Hexadecimal	Decimal	Binary
0	0	0	0	0	0
1	1	0	0	0	1
2	2	0	0	1	0
3	3	0	0	1	1
4	4	0	1	0	0
5	5	0	1	0	1
6	6	0	1	1	0
7	7	0	1	1	1
8	8	1	0	0	0
9	9	1	0	0	1
A	10	1	0	1	0
B	11	1	0	1	1
C	12	1	1	0	0
D	13	1	1	0	1
E	14	1	1	1	0
F	15	1	1	1	1

Binary coded decimal (BCD) numbers

In most microprocessor-based systems, data are entered and displayed in decimal numbers. However, the data processing inside the microprocessor is performed in binary. The data are entered through a decimal keyboard, and the monitor program of the system converts each key into an equivalent 4-bit binary number. This is known as a binary-coded decimal (BCD) number. After conversion, two BCD numbers are stored in an 8-bit register or a memory location. These numbers are called packed BCD.

ASCII code

The American Standard Code for Information Interchange (ASCII) is commonly used in data communication. It is a seven-bit code, and its 128 (2⁷) combinations are assigned different alphanumeric characters.

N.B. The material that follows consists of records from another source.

## src/hw/rtl/quaternion_heading_difference_defines.svh

```systemverilog
// ----------------------------------------------------------------------------
// Quaternion heading difference: assertion macros
// Concurrent assertion helpers. They expand to nothing in synthesis builds.
// ----------------------------------------------------------------------------
`ifndef QUATERNION_HEADING_DIFFERENCE_DEFINES_SVH
`define QUATERNION_HEADING_DIFFERENCE_DEFINES_SVH

`ifndef SYNTHESIS
`define QHD_ASSERT_IMPL(lbl, ck, rs, ante, cons) \
  lbl: assert property (@(posedge ck) disable iff (!rs) (ante) |-> (cons)) \
    else $error("qhd assertion failed");
`define QHD_ASSERT_NEXT(lbl, ck, rs, ante, cons) \
  lbl: assert property (@(posedge ck) disable iff (!rs) (ante) |=> (cons)) \
    else $error("qhd assertion failed");
`else
`define QHD_ASSERT_IMPL(lbl, ck, rs, ante, cons)
`define QHD_ASSERT_NEXT(lbl, ck, rs, ante, cons)
`endif

`endif

```

## src/hw/rtl/qhd_pkg.sv

```systemverilog
// ----------------------------------------------------------------------------
// Quaternion heading difference package
// Widths, angle constants, the arctangent table and the pipeline data types.
// ----------------------------------------------------------------------------
package qhd_pkg;

  localparam int DATA_W           = 16;
  localparam int PROD_W           = 2 * DATA_W;
  localparam int CORD_W           = 36;
  localparam int ANG_W            = 24;
  localparam int DELTA_W          = 17;
  localparam int ANGLE_ITERATIONS = 16;
  localparam int MAX_ITER         = 32;
  localparam int ITERS            = (ANGLE_ITERATIONS > MAX_ITER) ? MAX_ITER : ANGLE_ITERATIONS;
  localparam int ITER_W           = $clog2(MAX_ITER);
  localparam int STAGES           = ITERS + 3;
  localparam int ROUND_BIAS       = 64;
  localparam int ROUND_SHIFT      = 7;
  localparam int IN_TDATA_W       = 8 * DATA_W;
  localparam int OUT_TDATA_W      = 24;

  localparam logic signed [ANG_W-1:0]   HALF_PI_Q20     = ANG_W'(1647099);
  localparam logic signed [DELTA_W-1:0] TWO_PI_Q13      = DELTA_W'(51472);
  localparam logic signed [DELTA_W-1:0] NEG_TWO_PI_Q13  = -DELTA_W'(51472);

  typedef struct packed {
    logic signed [DATA_W-1:0] w;
    logic signed [DATA_W-1:0] x;
    logic signed [DATA_W-1:0] y;
    logic signed [DATA_W-1:0] z;
  } quat_t;

  typedef struct packed {
    logic signed [PROD_W-1:0] ww;
    logic signed [PROD_W-1:0] xx;
    logic signed [PROD_W-1:0] yy;
    logic signed [PROD_W-1:0] zz;
    logic signed [PROD_W-1:0] xy;
    logic signed [PROD_W-1:0] zw;
  } prod_t;

  typedef struct packed {
    logic signed [CORD_W-1:0] x;
    logic signed [CORD_W-1:0] y;
    logic signed [ANG_W-1:0]  ang;
    logic                     zero;
  } lane_t;

  typedef struct packed {
    lane_t a;
    lane_t b;
    logic  deg;
  } cordic_t;

  function automatic logic signed [ANG_W-1:0] atan_q20(logic [ITER_W-1:0] idx);
    logic signed [ANG_W-1:0] t;
    case (idx)
      5'd0:    t = ANG_W'(823550);
      5'd1:    t = ANG_W'(486170);
      5'd2:    t = ANG_W'(256879);
      5'd3:    t = ANG_W'(130396);
      5'd4:    t = ANG_W'(65451);
      5'd5:    t = ANG_W'(32757);
      5'd6:    t = ANG_W'(16383);
      5'd7:    t = ANG_W'(8192);
      5'd8:    t = ANG_W'(4096);
      5'd9:    t = ANG_W'(2048);
      5'd10:   t = ANG_W'(1024);
      5'd11:   t = ANG_W'(512);
      5'd12:   t = ANG_W'(256);
      5'd13:   t = ANG_W'(128);
      5'd14:   t = ANG_W'(64);
      5'd15:   t = ANG_W'(32);
      5'd16:   t = ANG_W'(16);
      5'd17:   t = ANG_W'(8);
      5'd18:   t = ANG_W'(4);
      5'd19:   t = ANG_W'(2);
      5'd20:   t = ANG_W'(1);
      default: t = '0;
    endcase
    return t;
  endfunction

endpackage

```

## src/hw/rtl/qhd_delta.sv

```systemverilog
// ----------------------------------------------------------------------------
// Heading difference output stage
// Subtracts the two headings, rounds from Q.20 to Q3.13 and saturates.
// ----------------------------------------------------------------------------
module qhd_delta (
  input  logic                                clk,
  input  logic                                en,
  input  qhd_pkg::cordic_t                    d_i,
  output logic signed [qhd_pkg::DELTA_W-1:0]  heading_delta,
  output logic                                degenerate
);

  localparam int DIFF_W = qhd_pkg::ANG_W + 1;

  logic signed [DIFF_W-1:0]           ang_a;
  logic signed [DIFF_W-1:0]           ang_b;
  logic signed [DIFF_W-1:0]           diff;
  logic signed [DIFF_W-1:0]           rnd;
  logic signed [qhd_pkg::DELTA_W-1:0] delta_r;
  logic signed [qhd_pkg::DELTA_W-1:0] delta_nxt;
  logic                               deg_r;

  always_comb begin
    ang_a = d_i.a.zero ? '0 : DIFF_W'(d_i.a.ang);
    ang_b = d_i.b.zero ? '0 : DIFF_W'(d_i.b.ang);
    diff  = ang_a - ang_b;
    rnd   = (diff + DIFF_W'(qhd_pkg::ROUND_BIAS)) >>> qhd_pkg::ROUND_SHIFT;
    if (d_i.deg) begin
      delta_nxt = '0;
    end else if (rnd > DIFF_W'(qhd_pkg::TWO_PI_Q13)) begin
      delta_nxt = qhd_pkg::TWO_PI_Q13;
    end else if (rnd < DIFF_W'(qhd_pkg::NEG_TWO_PI_Q13)) begin
      delta_nxt = qhd_pkg::NEG_TWO_PI_Q13;
    end else begin
      delta_nxt = qhd_pkg::DELTA_W'(rnd);
    end
  end

  always_ff @(posedge clk) begin
    if (en) begin
      delta_r <= delta_nxt;
      deg_r   <= d_i.deg;
    end
  end

  assign heading_delta = delta_r;
  assign degenerate    = deg_r;

endmodule

```

## config.mk

```make
export PLATFORM = sky130hd
export DESIGN_NAME = qhd_delta
export DESIGN_NICKNAME = d
export VERILOG_FILES = /design/src/hw/rtl/quaternion_heading_difference_defines.svh /design/src/hw/rtl/qhd_pkg.sv /design/src/hw/rtl/qhd_delta.sv
export SDC_FILE = /design/constraint.sdc
export NUM_CORES = 1
export LEC_CHECK = 0
export BUFFER_PORTS_ARGS = -buffer_cell sky130_fd_sc_hd__buf_2
export CORE_MARGIN = 8
export CORE_UTILIZATION = 46
export DETAILED_ROUTE_END_ITERATION = 6
export MAX_ROUTING_LAYER = met4
export PLACE_DENSITY = 0.89
export SLEW_MARGIN = 20
export SYNTH_ARGS = -nofsm -noshare
export SYNTH_HDL_FRONTEND = slang
export SYNTH_SLANG_ARGS = --single-unit
```

## constraint.sdc

```tcl
create_clock -name clk -period 5.6 [get_ports clk]
set_input_delay 0.56 -clock clk [delete_from_list [all_inputs] [get_ports clk]]
set_output_delay 0.56 -clock clk [all_outputs]
set_load 0.02 [all_outputs]
```

; ---- After elaboration in Yosys (flattened, before gate mapping)
; Cells that the tools add are included.
[totals]
reg_bits = 18
output_inout_bits = 18
in_bits = 197
wordCells = 14
[classes]
n_reduce_logical = 2
n_mux = 4
addsub = 2
magnitude_cmp = 2
[op_table]
columns = cell, n
row1 = 25-bit 2-to-1 mux, 2
row2 = "25-bit by 8-bit adder with 25-bit output, second input constant", 1
row3 = 25-bit subtractor, 1
row4 = "18-bit by 17-bit greater-than comparator with 1-bit output, second input constant", 1
row5 = "18-bit by 17-bit less-than comparator with 1-bit output, second input constant", 1
row6 = 17-bit 2-to-1 mux, 1
row7 = 16-bit 2-to-1 mux, 1
row8 = 3-bit OR reduction, 1
row9 = 2-bit OR reduction, 1

; ---- Depth between registers and ports, before layout
[depth]
ltp_word = 6
ltp_mapped = 16
mapped_depth_nobuf = 13

; ---- Worst setup path before layout
; Ideal clock, no wire load.
[synth_path]
path_kind = input to register
start = in d_i[98] (netlist name)
end = reg delta_r (netlist bit heading_delta[11]), data pin
required_time_ns = 5.346
path_buffers = 2
setup_time_ns = 0.254
arrival_ns = 3.631
path_slack_ns = 1.715
stages = 15
path_cell_list = clkbuf_1 -> nand2b_1 -> ha_1 -> inv_1 -> ha_1 -> buf_6 -> a211oi_2 -> nor2_2 -> o311ai_4 -> o21ai_2 -> a41o_1 -> xor2_2 -> or3_1 -> o221ai_2 -> a21bo_1
[synth_between]
elab_chain_len = 6
word_cells_on_any_way = 7
cone_classes = add/sub: 2 / order compare: 2 / mux: 3
[synth_rtl]
columns = item, line_no
row1 = from (decl), qhd_delta.sv:8  ; input qhd_pkg::cordic_t d_i,
row2 = 25-bit 2-to-1 mux *, qhd_delta.sv:24  ; ang_a = d_i.a.zero ? '0 : DIFF_W'(d_i.a.ang);
row3 = 25-bit subtractor *, qhd_delta.sv:26  ; diff = ang_a - ang_b;
row4 = 25-bit by 8-bit adder with 25-bit output *, qhd_delta.sv:27  ; rnd = (diff + DIFF_W'(qhd_pkg::ROUND_BIAS)) >>> qhd_pkg::ROUND_SHIFT;
row5 = 18-bit by 17-bit less-than comparator with 1-bit output, qhd_delta.sv:32  ; end else if (rnd < DIFF_W'(qhd_pkg::NEG_TWO_PI_Q13)) begin
row6 = 17-bit 2-to-1 mux, qhd_delta.sv:32
row7 = 16-bit 2-to-1 mux *, qhd_delta.sv:30  ; end else if (rnd > DIFF_W'(qhd_pkg::TWO_PI_Q13)) begin
row8 = to (signal assigned), qhd_delta.sv:41  ; delta_r <= delta_nxt;
row9 = to (decl), qhd_delta.sv:19  ; logic signed [qhd_pkg::DELTA_W-1:0] delta_r;
; Every way passes the cells marked *; elsewhere a longest branch is shown, timed or not.
; A chain may end at the register's enable or synchronous reset.

; ---- Final worst setup path
[layout_path]
start = in d_i[98] (netlist name)
end = reg delta_r (netlist bit heading_delta[8]), data pin
; The elaborated chain is that of the path after synthesis.

==> out/results.txt <==
status: finished clean
crit path max fanout: 24
min Tclk post-route: 4.457 ns
Total Routing Usage GR: 18.36%
Antenna Nets Post-Route: 0
Hold Path Class: in -> reg
Ys Warns: 0
Storage cell area: 540.5 µm²
Avg Synthesized Cell Area: 8.788 µm²
Util after Layout: 54.02%
Cell variety after synth: 73
Crit. End Element: flop
Die ar.: 9331 µm²
total power: 820.4 µW
Initial Util: 47.32%
P per Cell Area: 240.5 nW/µm²
critical path required time: 5.61 ns
met1 WL: 3.996 mm
antenna fix cells: 0
post-place instance area: 3366 µm²
Setup CP Type: in -> reg
async set-or-reset flop fraction in the synthesized netlist: 0%
Syn Inst Count: 340
drt drc: 0
height of the chip: 96.60 µm
WL met3: 416 µm
Area Overhead vs Synth: 14.15%
drt first pass iters: 4
Yosys reg bits: 18
CTS tree: built
global-route wire length before repair: 13.37 mm
IO Port Bufs: 70
CP arrival: 4.47 ns
Avg WL per Cell: 16.82 µm
CTS root buf: clkbuf_8
post-route cell area: 3411 µm²
EDFF count, synth: 18
Num CTS Buffers: 3
WHS: 0.5901 ns
final hold vios: 0
HPWL after DPL: 6.643 mm
worst IR drop on VDD: 159.1 µV
top_reg_cell synth: edfxtp_1
# fillers: 626
WL final: 8.057 mm
std cell rows: 29
via count: 2884
combined area of the multi-input logic cells: 2337 µm²
total I/O pin count: 215
fin crit share: 79.59%
leakage power: 0.001519 µW
startpoint types: input pin
GP Congestion: 0.9271
setup bufs post-CTS: 0
Seq/Total Area, Yosys: 18.09%
layout cells sized above 1: 25.37%
Worst-path clk slew: 0.07 ns
final setup violating endpoints: 0
hold buffer count at CTS: 0
# H-tree levels: 1
worst hold stages: 1
RSZ-0062 raised after global routing: false
CTS sink cnt: 18
relative slew slack: 58.85%
core area: 6314 µm²
pin count of the biggest net entering global routing: 25
final layout net count: 645
worst-margin pin slew: 0.6152 ns
metal2 WL: 3.545 mm
fmax: 224.4 MHz
number of global-route vias before repair: 2894
DR vias/cell: 6.021
top layer in use: met4
DRT iter0 DRCs: 138
maxcap violations: 0
antenna violations before repair: 0
Clock Path Buffers: 2
cell area after synthesis: 2988 µm²
Remaining Overflow, GRT: 0
Max Slew Vio Count: 0
post-CTS sizing: 0
TNS Setup: 0 ns
Post-Syn Nets: 582
chip width: 96.60 µm
routing by layer:
metal	global-route usage (%)	vias to the layer above
li1	-	1413
met1	24.70	1366
met2	28.18	95
met3	2.164	10
met4	5.296	0
met5	-	-
kinds of logic after synthesis:
| family | Yosys count | share of synthesized area [%] |
|---|---|---|
| XOR/XNOR | 13 | 4.062 |
| AO/OA/AOI/OAI | 110 | 29.44 |
| buffers and inverters | 23 | 3.685 |
| adder cells (fa/ha/maj) | 45 | 18.84 |
| flip-flops | 18 | 18.09 |
| multiplexers | 3 | 1.005 |
| AND/OR/NAND/NOR | 128 | 24.87 |
stage by stage:
step | setup slack, ns | std cells
floorplan | 1.715 | 340
global placement | 1.043 | 475
detailed placement | 0.9906 | 475
CTS | 1.258 | 479
global route | 0.8769 | 479
finish | 1.143 | 479
cell usage after synthesis (all sizes together), types with 2 or more instances:
cell,number,area (µm²)
xnor2,8,70.07
nor3,5,30.03
o2111a,4,45.04
o311ai,4,70.07
nand3,5,25.02
buf,5,40.04
nand4,8,50.05
or2,3,18.77
a221oi,3,26.28
a31oi,2,27.53
nor2,24,92.59
nand2,19,71.32
a21oi,36,187.7
clkbuf,7,28.78
and2,2,12.51
ha,45,563.0
o211ai,4,35.03
nor2b,23,143.9
mux2i,3,30.03
o41ai,2,25.03
o21a,2,15.01
edfxtp,18,540.5
and2b,3,22.52
nand2b,25,163.9
and3,2,17.52
a21o,7,53.80
o31ai,2,20.02
a2111oi,2,17.52
a211oi,6,62.56
a21bo,2,20.02
xor2,5,51.30
nor4,2,18.77
o21bai,3,22.52
inv,11,41.29
a41o,2,20.02
o21ai,18,97.59
a41oi,3,41.29
flip-flops by register name (all words and copies together), names as in the netlist:
| signal | cells |
|---|---|
| heading_delta | 17 |
| degenerate | 1 |
final timing paths:
kind / from / to
max: d_i[98] / heading_delta[8]$_SDFFCE_PP0P_
min: d_i[0] / degenerate$_DFFE_PP_
cell type report:
| cell class | count | area share [%] |
|---|---|---|
| Clock inverter | 1 | 0.1101 |
| Sequential cell | 18 | 15.85 |
| Timing Repair Buffer | 70 | 10.27 |
| Inverter | 11 | 1.211 |
| Multi-Input combinational cell | 299 | 68.53 |
| Clock buffer | 3 | 1.211 |
| Tap cell | 77 | 2.825 |
cells in the final DEF, fill, tap and decap left out, types with 2 or more instances in the layout:
master / instances
o21ai_0: 15
a2111oi_0: 2
o21a_1: 2
nand2_1: 19
a21o_1: 6
edfxtp_1: 18
and2_1: 2
a211oi_1: 4
nor2b_1: 23
o311ai_4: 2
a21bo_1: 2
o311ai_0: 2
xor2_1: 4
a41oi_2: 2
ha_1: 45
a41o_1: 2
nand3_1: 5
inv_1: 11
xnor2_1: 8
a21oi_1: 34
buf_2: 70
o2111a_1: 4
a221oi_1: 3
clkbuf_8: 3
o21bai_1: 3
o211ai_1: 3
nor3_1: 4
o21ai_2: 2
a21oi_2: 2
mux2i_1: 3
and2b_1: 3
or2_2: 3
nand2b_1: 24
nor2_1: 23
nand4_1: 8
report_power, final:
part           total (µW)  internal [µW]  switching [µW]
Combinational         533            202             332
Clock                94.9           48.9            46.1
Sequential            192            185            7.03
Total                 820            436             385
worst max-delay path, cell delays in order:
cell and delay, ns:
buf_2 0.34, and2b_1 0.23, ha_1 0.29, ha_1 0.44, a21oi_1 0.21, o21ai_0 0.21
a21oi_1 0.45, a41oi_2 0.23, xnor2_1 0.39, o21ai_0 0.24, or3_1 0.44, o221ai_2 0.20
a21bo_1 0.24
No activity file was read; power rests on OpenSTA's default activity.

For example, the hex numbers 30H to 39H represent 0 to 9 ASCII decimal numbers, and 41H to 5AH represent capital letters A through Z. In this code, bit D7 is zero. When an ASCII character is entered through an ASCII keyboard, the microprocessor receives the binary equivalent of an ASCII hex number.